Sie rauchten gemeinsam, in einem Granattrichter sitzend, eine Zigarette. Verständigen konnten sie sich nur schwer, da der eine nicht die Sprache des anderen sprach. Dann ging jeder wieder zu seiner Linie. Am kommenden Tag wurde die Einheit meines Urgroßvaters in Kampfhandlungen verwickelt. Er schoss auf englische Soldaten. Er sagte, er habe sich das nie verziehen, es habe ihm gezeigt, wie grausam Krieg ist.

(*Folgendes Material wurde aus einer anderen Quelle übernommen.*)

### config.mk
export PLATFORM = sky130hd
export DESIGN_NAME = infix_to_postfix_converter
export DESIGN_NICKNAME = d
export VERILOG_FILES = /design/src/rtl/i2p_pkg.sv /design/src/rtl/infix_to_postfix_converter.sv /design/src/rtl/i2p_front.sv /design/src/rtl/i2p_back.sv
export VERILOG_INCLUDE_DIRS = /design/src /design/src/rtl
export SDC_FILE = /design/constraint.sdc
export NUM_CORES = 1
export LEC_CHECK = 0
export ABC_AREA = 1
export BUFFER_PORTS_ARGS = -buffer_cell sky130_fd_sc_hd__buf_2
export CAP_MARGIN = 40
export CORE_MARGIN = 2
export CORE_UTILIZATION = 45
export CTS_BUF_LIST = sky130_fd_sc_hd__clkbuf_4 sky130_fd_sc_hd__clkbuf_8
export DETAILED_ROUTE_END_ITERATION = 8
export GPL_TIMING_DRIVEN = 0
export HOLD_SLACK_MARGIN = 0.12
export PLACE_DENSITY = 0.58
export REMOVE_ABC_BUFFERS = 1
export SLEW_MARGIN = 15
export SYNTH_ARGS = -nofsm -noshare
export SYNTH_HDL_FRONTEND = slang
export SYNTH_HIERARCHICAL = 1
export SYNTH_SLANG_ARGS = --single-unit
### constraint.sdc
create_clock -name clk -period 12 [get_ports clk]
set_input_delay 1.8 -clock clk [delete_from_list [all_inputs] [get_ports clk]]
set_output_delay 1.8 -clock clk [all_outputs]
set_load 0.005 [all_outputs]
### src/rtl/infix_to_postfix_converter_assert.svh
// Assertion macros used by the infix-to-postfix converter top level.
`ifndef INFIX_TO_POSTFIX_CONVERTER_ASSERT_SVH
`define INFIX_TO_POSTFIX_CONVERTER_ASSERT_SVH

// Same-cycle implication, checked on the rising clock outside reset.
`define I2P_ASSERT_IMP(lbl, ante, cons, msg) \
  lbl: assert property (@(posedge clk) disable iff (!rst_n) (ante) |-> (cons)) \
    else $error(msg);

// Next-cycle implication, checked on the rising clock outside reset.
`define I2P_ASSERT_NXT(lbl, ante, cons, msg) \
  lbl: assert property (@(posedge clk) disable iff (!rst_n) (ante) |=> (cons)) \
    else $error(msg);

`endif

### src/rtl/i2p_pkg.sv
// Shared types, constants and character helpers of the infix-to-postfix converter.
package i2p_pkg;

  localparam int STACK_DEPTH_DEF = 16;
  localparam int MAX_RESULTS     = 40;
  localparam int QUEUE_DEPTH     = 4;
  localparam int NUM_WORDS       = 11;
  localparam int WBUF            = 4;
  localparam int LA_DEPTH        = 3;
  localparam int RES_CNT_W       = $clog2(MAX_RESULTS + 1);

  typedef logic [7:0] ch_t;

  localparam ch_t CH_LPAREN = 8'h28;
  localparam ch_t CH_RPAREN = 8'h29;
  localparam ch_t CH_CARET  = 8'h5E;
  localparam ch_t CH_SPACE  = 8'h20;

  typedef enum logic [2:0] {
    CLS_OPERAND,
    CLS_BINOP,
    CLS_WORD,
    CLS_LPAREN,
    CLS_RPAREN,
    CLS_SEP
  } cls_t;

  typedef struct packed {
    ch_t  ch;
    cls_t cls;
  } tok_t;

  localparam int TOK_W = $bits(tok_t);

  typedef tok_t [WBUF-1:0]     wbuf_t;
  typedef tok_t [LA_DEPTH-1:0] labuf_t;

  // item handed from the front part to the back part
  typedef struct packed {
    tok_t tok;
    logic fin;
  } item_t;

  // back part status seen by the top level
  typedef struct packed {
    logic idle;
    logic held_v;
  } bstat_t;

  typedef enum logic [2:0] {
    S_IDLE,
    S_SCAN,
    S_EMIT,
    S_OPPOP,
    S_CLOSE,
    S_FLUSH,
    S_FIN
  } bstate_t;

  // word table: first character in the lowest byte
  localparam logic [31:0] WORD_TXT [NUM_WORDS] = '{
    {8'h00, "n", "i", "s"},
    {"t",   "r", "q", "s"},
    {8'h00, "s", "o", "c"},
    {8'h00, "n", "a", "t"},
    {8'h00, "g", "o", "l"},
    {8'h00, 8'h00, "n", "l"},
    {8'h00, 8'h00, "/", "."},
    {8'h00, 8'h00, "*", "."},
    {8'h00, 8'h00, "+", "."},
    {8'h00, 8'h00, "-", "."},
    {8'h00, 8'h00, "^", "."}
  };
  localparam logic [2:0] WORD_LEN [NUM_WORDS] = '{
    3'd3, 3'd4, 3'd3, 3'd3, 3'd3, 3'd2, 3'd2, 3'd2, 3'd2, 3'd2, 3'd2
  };
  localparam ch_t WORD_CODE [NUM_WORDS] = '{
    "s", "q", "c", "t", "l", "n", "d", "m", "a", "u", "p"
  };
  // dotted words end in a non-operand and are followed by a separator
  localparam logic WORD_SEP [NUM_WORDS] = '{
    1'b0, 1'b0, 1'b0, 1'b0, 1'b0, 1'b0, 1'b1, 1'b1, 1'b1, 1'b1, 1'b1
  };

  function automatic logic is_binop(ch_t c);
    return c == "+" || c == "-" || c == "*" || c == "/" || c == "^" ||
           c == "a" || c == "p" || c == "u" || c == "m" || c == "d";
  endfunction

  function automatic logic is_operand(ch_t c);
    return (c >= "0" && c <= "9") || (c >= "a" && c <= "z") ||
           (c >= "A" && c <= "Z") || c == ".";
  endfunction

  function automatic cls_t classify(ch_t c);
    cls_t r;
    if (c == "s" || c == "c" || c == "t" || c == "l" || c == ".") r = CLS_WORD;
    else if (is_binop(c))   r = CLS_BINOP;
    else if (is_operand(c)) r = CLS_OPERAND;
    else if (c == CH_LPAREN) r = CLS_LPAREN;
    else if (c == CH_RPAREN) r = CLS_RPAREN;
    else r = CLS_SEP;
    return r;
  endfunction

  function automatic logic [2:0] weight(ch_t op);
    logic [2:0] w;
    case (op)
      "+", "-":                               w = 3'd1;
      "a", "u":                               w = 3'd2;
      "*", "/", "m", "d":                     w = 3'd3;
      "^", "p", "s", "q", "c", "t", "l", "n": w = 3'd4;
      default:                                w = 3'd0;
    endcase
    return w;
  endfunction

  // stacked operator leaves ahead of the incoming one
  function automatic logic pops_before(ch_t top, ch_t cur);
    logic [2:0] wt;
    logic [2:0] wc;
    wt = weight(top);
    wc = weight(cur);
    if (wt == wc) return top != CH_CARET;
    return wt > wc;
  endfunction

endpackage

### src/rtl/infix_to_postfix_converter.sv
// Infix-to-postfix converter: an input item is one expression character, tlast on
// the final character of an expression; result items are postfix characters with
// single spaces between tokens, operator words folded to one-letter codes. A
// front part takes items into a four-entry queue, so input keeps flowing while the
// back part works. The back part loads an item, examines its characters until it
// finds the work buffer empty, pushes each operator onto the stack and closes the
// item; each result character, and a space ahead of it where one is due, passes
// through the held result slot and then the output register. A closing parenthesis
// or the end of an expression pops operators from the stack as results. A stalled
// result receiver holds the back part in place unless results are being dropped.
`include "infix_to_postfix_converter_assert.svh"

module infix_to_postfix_converter
  import i2p_pkg::*;
#(
  parameter int STACK_DEPTH = STACK_DEPTH_DEF
) (
  input  logic       clk,
  input  logic       rst_n,
  input  logic       in_tvalid,
  output logic       in_tready,
  input  logic [7:0] in_tdata,   // [7:0] in_char
  input  logic       in_tlast,   // in_end
  output logic       out_tvalid,
  input  logic       out_tready,
  output logic [7:0] out_tdata,  // [7:0] out_char
  output logic       out_tlast,  // run_last
  output logic [1:0] out_tuser   // [0] expr_done, [1] overflow
);

  logic   q_valid, q_ready;
  item_t  q_item;
  bstat_t bstat;

  // front: accept and classify
  i2p_front u_front (
    .clk      (clk),
    .rst_n    (rst_n),
    .in_valid (in_tvalid),
    .in_ready (in_tready),
    .in_ch    (in_tdata),
    .in_fin   (in_tlast),
    .q_valid  (q_valid),
    .q_ready  (q_ready),
    .q_item   (q_item)
  );

  // back: stack sequencer and result register
  i2p_back #(
    .STACK_DEPTH (STACK_DEPTH)
  ) u_back (
    .clk           (clk),
    .rst_n         (rst_n),
    .q_valid       (q_valid),
    .q_ready       (q_ready),
    .q_item        (q_item),
    .out_valid     (out_tvalid),
    .out_ready     (out_tready),
    .out_ch        (out_tdata),
    .out_run_last  (out_tlast),
    .out_expr_done (out_tuser[0]),
    .out_overflow  (out_tuser[1]),
    .stat          (bstat)
  );

  // checks
  `I2P_ASSERT_IMP(a_done_is_last, out_tvalid && out_tuser[0], out_tlast, "expr_done without run_last")
  `I2P_ASSERT_IMP(a_idle_no_held, bstat.idle, !bstat.held_v, "result held while idle")

endmodule

### src/rtl/i2p_front.sv
// Front part: accepts input items, classifies each character and queues it.
module i2p_front
  import i2p_pkg::*;
(
  input  logic  clk,
  input  logic  rst_n,
  input  logic  in_valid,
  output logic  in_ready,
  input  ch_t   in_ch,
  input  logic  in_fin,
  output logic  q_valid,
  input  logic  q_ready,
  output item_t q_item
);

  localparam int PW = $clog2(QUEUE_DEPTH);
  localparam int CW = $clog2(QUEUE_DEPTH + 1);

  item_t          mem_r [QUEUE_DEPTH];
  logic [PW-1:0]  wr_ptr_r, wr_ptr_nxt;
  logic [PW-1:0]  rd_ptr_r, rd_ptr_nxt;
  logic [CW-1:0]  cnt_r, cnt_nxt;
  logic           push, pop;
  item_t          new_item;

  assign in_ready = cnt_r != CW'(QUEUE_DEPTH);
  assign q_valid  = cnt_r != '0;
  assign q_item   = mem_r[rd_ptr_r];
  assign push     = in_valid && in_ready;
  assign pop      = q_valid && q_ready;

  // classify on the way in
  always_comb begin
    new_item.tok.ch  = in_ch;
    new_item.tok.cls = classify(in_ch);
    new_item.fin     = in_fin;
  end

  // queue pointers
  always_comb begin
    wr_ptr_nxt = push ? wr_ptr_r + 1'b1 : wr_ptr_r;
    rd_ptr_nxt = pop ? rd_ptr_r + 1'b1 : rd_ptr_r;
    cnt_nxt    = cnt_r + CW'(push) - CW'(pop);
  end

  always_ff @(posedge clk) begin
    if (!rst_n) begin
      wr_ptr_r <= '0;
      rd_ptr_r <= '0;
      cnt_r    <= '0;
    end else begin
      wr_ptr_r <= wr_ptr_nxt;
      rd_ptr_r <= rd_ptr_nxt;
      cnt_r    <= cnt_nxt;
    end
  end

  // queue storage
  always_ff @(posedge clk) begin
    if (push) begin
      mem_r[wr_ptr_r] <= new_item;
    end
  end

endmodule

Meine Oma war fassungslos, als sie von unserem Gespräch erfuhr. Mein Urgroßvater hatte in den 56 Jahren nach Ende des Ersten Weltkriegs ihr gegenüber niemals ein Wort über seine Fronterfahrungen verloren. Warum erzählte er nun einem Fünfjährigen davon?
Wenige Wochen nach meinem Besuch hatte Opa einen Schlaganfall. In der Nacht nach dem Sieg der Deutschen bei der Fußball- Weltmeisterschaft 1974. Oma sagte: “Es war die Aufregung.” Er starb wenig später. Hinterlassen hat
er mir ein paar Karl-May-Bände und einen Sessel.
Vor einigen Jahren gab mir mein Onkel eine kleine Holzschachtel. “Die ist bei dir besser aufgehoben”, sagte er. In dem Kästchen waren Abzeichen, Uniformschulterstücke, das Eiserne Kreuz meines Urgroßvaters und sein Militärpass, der über alle seine Einsätze Auskunft gibt.

“Ihr werdet wieder zu Hause sein, ehe noch das Laub von den Bäumen fällt.” So Wilhelm II. zu den Soldaten, die in den Krieg ziehen.
Der Erste Weltkrieg, diese Urkatastrophe des 20. Jahrhunderts, hat mich seit Kindheitstagen umgetrieben. Seit mein Onkel in den späten 70er-Jahren in England gearbeitet hatte, ich ihn dort mehrmals besuchte und mich in das Land und die Briten verliebt hatte, war für mich die Versöhnung mit dem ehemaligen Feind ein Lebensthema. Oft dachte ich an die Zigarette zwischen den Frontlinien.
Als Jugendlicher bin ich mit dem Volksbund Deutscher Kriegsgräberfürsorge nach Verdun gefahren, “Versöhnung über den Gräbern”, später mehrmals, um journalistisch in Frankreich über das, was vom Krieg geblieben ist, zu berichten. Jetzt wollte ich zum ersten Mal die ganze Frontlinie mit dem Auto abfahren.
Wie Narben auf einem geschundenen Körper waren und sind die Spuren der Kampfhandlungen von 1914 bis 1918 in Belgien und Frankreich zu sehen. Über 750 Kilometer zieht sich die ehemalige Front von der Schweizer Grenze bis nach Nieuwpoort in Belgien. Marne, Verdun, Champagne, Cambrai, Somme, Ypern.
Experten sagen, man könne noch heute den Frontverlauf auf Satellitenbildern erkennen. 100 Jahre nach Ausbruch der Kampfhandlungen. Es ist die Narbe Europas.